BEGIN

--- src/rtl/core/pi_motor_velocity_controller_unit_defines.svh ---
// Assertion macros shared by the velocity controller RTL.
// Included by files that check their own logic; needs nothing else.
`ifndef PI_MOTOR_VELOCITY_CONTROLLER_UNIT_DEFINES_SVH
`define PI_MOTOR_VELOCITY_CONTROLLER_UNIT_DEFINES_SVH

// Same-cycle implication, disabled while reset is low.
`define PMVC_ASSERT_IMPL(name, clk, rstn, ante, cons) \
  name: assert property (@(posedge clk) disable iff (!rstn) (ante) |-> (cons)) \
    else $error("assertion failed: %m");

// Next-cycle implication, disabled while reset is low.
`define PMVC_ASSERT_NEXT(name, clk, rstn, ante, cons) \
  name: assert property (@(posedge clk) disable iff (!rstn) (ante) |=> (cons)) \
    else $error("assertion failed: %m");

`endif

--- src/rtl/core/pmvc_pkg.sv ---
// Shared constants, types and the control program of the velocity controller.
// Used by every module of the block; depends on nothing.
package pmvc_pkg;

  localparam int TICKS_PER_SECOND = 50;
  localparam int FRAC_BITS        = 8;
  localparam int DUTY_BITS        = 11;
  localparam int WGT_FRAC         = 8;
  localparam int GAIN_FRAC        = 8;

  localparam int CNT_W   = 32;
  localparam int VAL_W   = 29;
  localparam int GAIN_W  = 16;
  localparam int WGT_W   = 9;
  localparam int LIM_W   = 28;
  localparam int CFG_W   = 29;
  localparam int CFG_IDX_W = 3;

  localparam int MUL_W  = 33;
  localparam int PROD_W = 2 * MUL_W;
  localparam int ACC_W  = 48;
  localparam int Y_W    = 30;
  localparam int TS_W   = 32;

  localparam int IN_TDATA_W  = 32;
  localparam int IN_TUSER_W  = 1;
  localparam int OUT_FIELD_W = DUTY_BITS + 1 + 5 * VAL_W;
  localparam int OUT_TDATA_W = ((OUT_FIELD_W + 7) / 8) * 8;
  localparam int OUT_PAD_W   = OUT_TDATA_W - OUT_FIELD_W;

  localparam longint VAL_MAX = (longint'(1) << (VAL_W - 1)) - 1;
  localparam longint VAL_MIN = -(longint'(1) << (VAL_W - 1));

  localparam logic signed [PROD_W-1:0] RAW_PMAX = PROD_W'(VAL_MAX >>> FRAC_BITS);
  localparam logic signed [PROD_W-1:0] RAW_PMIN =
    PROD_W'(-((longint'(1) << (VAL_W - 1)) >>> FRAC_BITS));

  // Floor division by the tick rate: bias to a positive value, multiply by the
  // reciprocal, then correct the estimate by at most one.
  localparam int     DIV_SHIFT       = 32;
  localparam longint DIV_RECIP_FULL  = (longint'(1) << DIV_SHIFT) / TICKS_PER_SECOND;
  localparam longint DIV_RECIP_MAX   = (longint'(1) << DIV_SHIFT) - 1;
  localparam longint DIV_RECIP       =
    (DIV_RECIP_FULL > DIV_RECIP_MAX) ? DIV_RECIP_MAX : DIV_RECIP_FULL;
  localparam longint DIV_BIAS_Q      =
    ((longint'(1) << (VAL_W - 1)) + TICKS_PER_SECOND - 1) / TICKS_PER_SECOND;
  localparam longint DIV_BIAS        = DIV_BIAS_Q * TICKS_PER_SECOND;

  localparam logic signed [MUL_W-1:0] MUL_TPS   = MUL_W'(TICKS_PER_SECOND);
  localparam logic signed [MUL_W-1:0] MUL_RECIP = MUL_W'(DIV_RECIP);

  localparam logic [CFG_IDX_W-1:0] REG_SETPOINT = 3'd0;
  localparam logic [CFG_IDX_W-1:0] REG_KP       = 3'd1;
  localparam logic [CFG_IDX_W-1:0] REG_KI       = 3'd2;
  localparam logic [CFG_IDX_W-1:0] REG_WEIGHT   = 3'd3;
  localparam logic [CFG_IDX_W-1:0] REG_ILIMIT   = 3'd4;
  localparam logic [CFG_IDX_W-1:0] REG_MARGIN   = 3'd5;
  localparam logic [CFG_IDX_W-1:0] REG_FLOOR    = 3'd6;
  localparam logic [CFG_IDX_W-1:0] REG_CEILING  = 3'd7;

  typedef struct packed {
    logic signed [VAL_W-1:0] setpoint_speed;
    logic [GAIN_W-1:0]       proportional_gain;
    logic [GAIN_W-1:0]       integral_gain;
    logic [WGT_W-1:0]        smoothing_weight;
    logic [LIM_W-1:0]        integral_limit;
    logic [LIM_W-1:0]        overspeed_margin;
    logic [DUTY_BITS-1:0]    duty_floor;
    logic [DUTY_BITS-1:0]    duty_ceiling;
  } cfg_t;

  localparam int ALU_W = 4;
  localparam logic [ALU_W-1:0] ALU_NOP      = 4'd0;
  localparam logic [ALU_W-1:0] ALU_DIFF     = 4'd1;
  localparam logic [ALU_W-1:0] ALU_RAW      = 4'd2;
  localparam logic [ALU_W-1:0] ALU_ACC_LOAD = 4'd3;
  localparam logic [ALU_W-1:0] ALU_ACC_ADD  = 4'd4;
  localparam logic [ALU_W-1:0] ALU_AVG      = 4'd5;
  localparam logic [ALU_W-1:0] ALU_ERR      = 4'd6;
  localparam logic [ALU_W-1:0] ALU_OVS      = 4'd7;
  localparam logic [ALU_W-1:0] ALU_QEST     = 4'd8;
  localparam logic [ALU_W-1:0] ALU_QFIX     = 4'd9;
  localparam logic [ALU_W-1:0] ALU_ISUM     = 4'd10;
  localparam logic [ALU_W-1:0] ALU_ICLAMP   = 4'd11;
  localparam logic [ALU_W-1:0] ALU_DRIVE    = 4'd12;
  localparam logic [ALU_W-1:0] ALU_EMIT     = 4'd13;
  localparam logic [ALU_W-1:0] ALU_CLEAR    = 4'd14;

  localparam int MSEL_W = 3;
  localparam logic [MSEL_W-1:0] MUL_NONE     = 3'd0;
  localparam logic [MSEL_W-1:0] MUL_D_TPS    = 3'd1;
  localparam logic [MSEL_W-1:0] MUL_AVG_WINV = 3'd2;
  localparam logic [MSEL_W-1:0] MUL_RAW_W    = 3'd3;
  localparam logic [MSEL_W-1:0] MUL_Y_RECIP  = 3'd4;
  localparam logic [MSEL_W-1:0] MUL_Q_TPS    = 3'd5;
  localparam logic [MSEL_W-1:0] MUL_ERR_KP   = 3'd6;
  localparam logic [MSEL_W-1:0] MUL_INT_KI   = 3'd7;

  localparam int BR_W = 2;
  localparam logic [BR_W-1:0] BR_NEXT    = 2'd0;
  localparam logic [BR_W-1:0] BR_WAIT_IN = 2'd1;
  localparam logic [BR_W-1:0] BR_KIND    = 2'd2;
  localparam logic [BR_W-1:0] BR_ALWAYS  = 2'd3;

  localparam int PC_W = 5;
  localparam logic [PC_W-1:0] PC_IDLE  = 5'd0;
  localparam logic [PC_W-1:0] PC_START = 5'd19;

  typedef struct packed {
    logic [ALU_W-1:0]  alu;
    logic [MSEL_W-1:0] mul;
  } dp_ctl_t;

  typedef struct packed {
    logic [ALU_W-1:0]  alu;
    logic [MSEL_W-1:0] mul;
    logic [BR_W-1:0]   br;
    logic [PC_W-1:0]   target;
    logic              emit;
  } ctl_t;

  function automatic ctl_t ucode(input logic [PC_W-1:0] pc);
    ctl_t c;
    c = '{alu: ALU_NOP, mul: MUL_NONE, br: BR_ALWAYS, target: PC_IDLE, emit: 1'b0};
    case (pc)
      5'd0:  c = '{alu: ALU_NOP,      mul: MUL_NONE,     br: BR_WAIT_IN,
                   target: PC_IDLE, emit: 1'b0};
      5'd1:  c = '{alu: ALU_DIFF,     mul: MUL_NONE,     br: BR_KIND,
                   target: PC_START, emit: 1'b0};
      5'd2:  c = '{alu: ALU_NOP,      mul: MUL_D_TPS,    br: BR_NEXT,
                   target: PC_IDLE, emit: 1'b0};
      5'd3:  c = '{alu: ALU_RAW,      mul: MUL_AVG_WINV, br: BR_NEXT,
                   target: PC_IDLE, emit: 1'b0};
      5'd4:  c = '{alu: ALU_ACC_LOAD, mul: MUL_RAW_W,    br: BR_NEXT,
                   target: PC_IDLE, emit: 1'b0};
      5'd5:  c = '{alu: ALU_ACC_ADD,  mul: MUL_NONE,     br: BR_NEXT,
                   target: PC_IDLE, emit: 1'b0};
      5'd6:  c = '{alu: ALU_AVG,      mul: MUL_NONE,     br: BR_NEXT,
                   target: PC_IDLE, emit: 1'b0};
      5'd7:  c = '{alu: ALU_ERR,      mul: MUL_NONE,     br: BR_NEXT,
                   target: PC_IDLE, emit: 1'b0};
      5'd8:  c = '{alu: ALU_OVS,      mul: MUL_NONE,     br: BR_NEXT,
                   target: PC_IDLE, emit: 1'b0};
      5'd9:  c = '{alu: ALU_NOP,      mul: MUL_Y_RECIP,  br: BR_NEXT,
                   target: PC_IDLE, emit: 1'b0};
      5'd10: c = '{alu: ALU_QEST,     mul: MUL_NONE,     br: BR_NEXT,
                   target: PC_IDLE, emit: 1'b0};
      5'd11: c = '{alu: ALU_NOP,      mul: MUL_Q_TPS,    br: BR_NEXT,
                   target: PC_IDLE, emit: 1'b0};
      5'd12: c = '{alu: ALU_QFIX,     mul: MUL_NONE,     br: BR_NEXT,
                   target: PC_IDLE, emit: 1'b0};
      5'd13: c = '{alu: ALU_ISUM,     mul: MUL_NONE,     br: BR_NEXT,
                   target: PC_IDLE, emit: 1'b0};
      5'd14: c = '{alu: ALU_ICLAMP,   mul: MUL_ERR_KP,   br: BR_NEXT,
                   target: PC_IDLE, emit: 1'b0};
      5'd15: c = '{alu: ALU_ACC_LOAD, mul: MUL_INT_KI,   br: BR_NEXT,
                   target: PC_IDLE, emit: 1'b0};
      5'd16: c = '{alu: ALU_ACC_ADD,  mul: MUL_NONE,     br: BR_NEXT,
                   target: PC_IDLE, emit: 1'b0};
      5'd17: c = '{alu: ALU_DRIVE,    mul: MUL_NONE,     br: BR_NEXT,
                   target: PC_IDLE, emit: 1'b0};
      5'd18: c = '{alu: ALU_EMIT,     mul: MUL_NONE,     br: BR_ALWAYS,
                   target: PC_IDLE, emit: 1'b1};
      5'd19: c = '{alu: ALU_CLEAR,    mul: MUL_NONE,     br: BR_ALWAYS,
                   target: PC_IDLE, emit: 1'b0};
      default: c = '{alu: ALU_NOP,    mul: MUL_NONE,     br: BR_ALWAYS,
                     target: PC_IDLE, emit: 1'b0};
    endcase
    return c;
  endfunction

  function automatic logic signed [VAL_W-1:0] sat_val(input logic signed [ACC_W-1:0] v);
    logic signed [ACC_W-1:0] hi;
    logic signed [ACC_W-1:0] lo;
    hi = ACC_W'(VAL_MAX);
    lo = ACC_W'(VAL_MIN);
    if (v > hi) begin
      return hi[VAL_W-1:0];
    end else if (v < lo) begin
      return lo[VAL_W-1:0];
    end
    return v[VAL_W-1:0];
  endfunction

endpackage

END

Problem details ->
Would you copy, word for word, only the lines from the start of the listing to the one that contains "depends on nothing.", both included?

Output for this exercise ->
--- src/rtl/core/pi_motor_velocity_controller_unit_defines.svh ---
// Assertion macros shared by the velocity controller RTL.
// Included by files that check their own logic; needs nothing else.
`ifndef PI_MOTOR_VELOCITY_CONTROLLER_UNIT_DEFINES_SVH
`define PI_MOTOR_VELOCITY_CONTROLLER_UNIT_DEFINES_SVH

// Same-cycle implication, disabled while reset is low.
`define PMVC_ASSERT_IMPL(name, clk, rstn, ante, cons) \
  name: assert property (@(posedge clk) disable iff (!rstn) (ante) |-> (cons)) \
    else $error("assertion failed: %m");

// Next-cycle implication, disabled while reset is low.
`define PMVC_ASSERT_NEXT(name, clk, rstn, ante, cons) \
  name: assert property (@(posedge clk) disable iff (!rstn) (ante) |=> (cons)) \
    else $error("assertion failed: %m");

`endif

--- src/rtl/core/pmvc_pkg.sv ---
// Shared constants, types and the control program of the velocity controller.
// Used by every module of the block; depends on nothing.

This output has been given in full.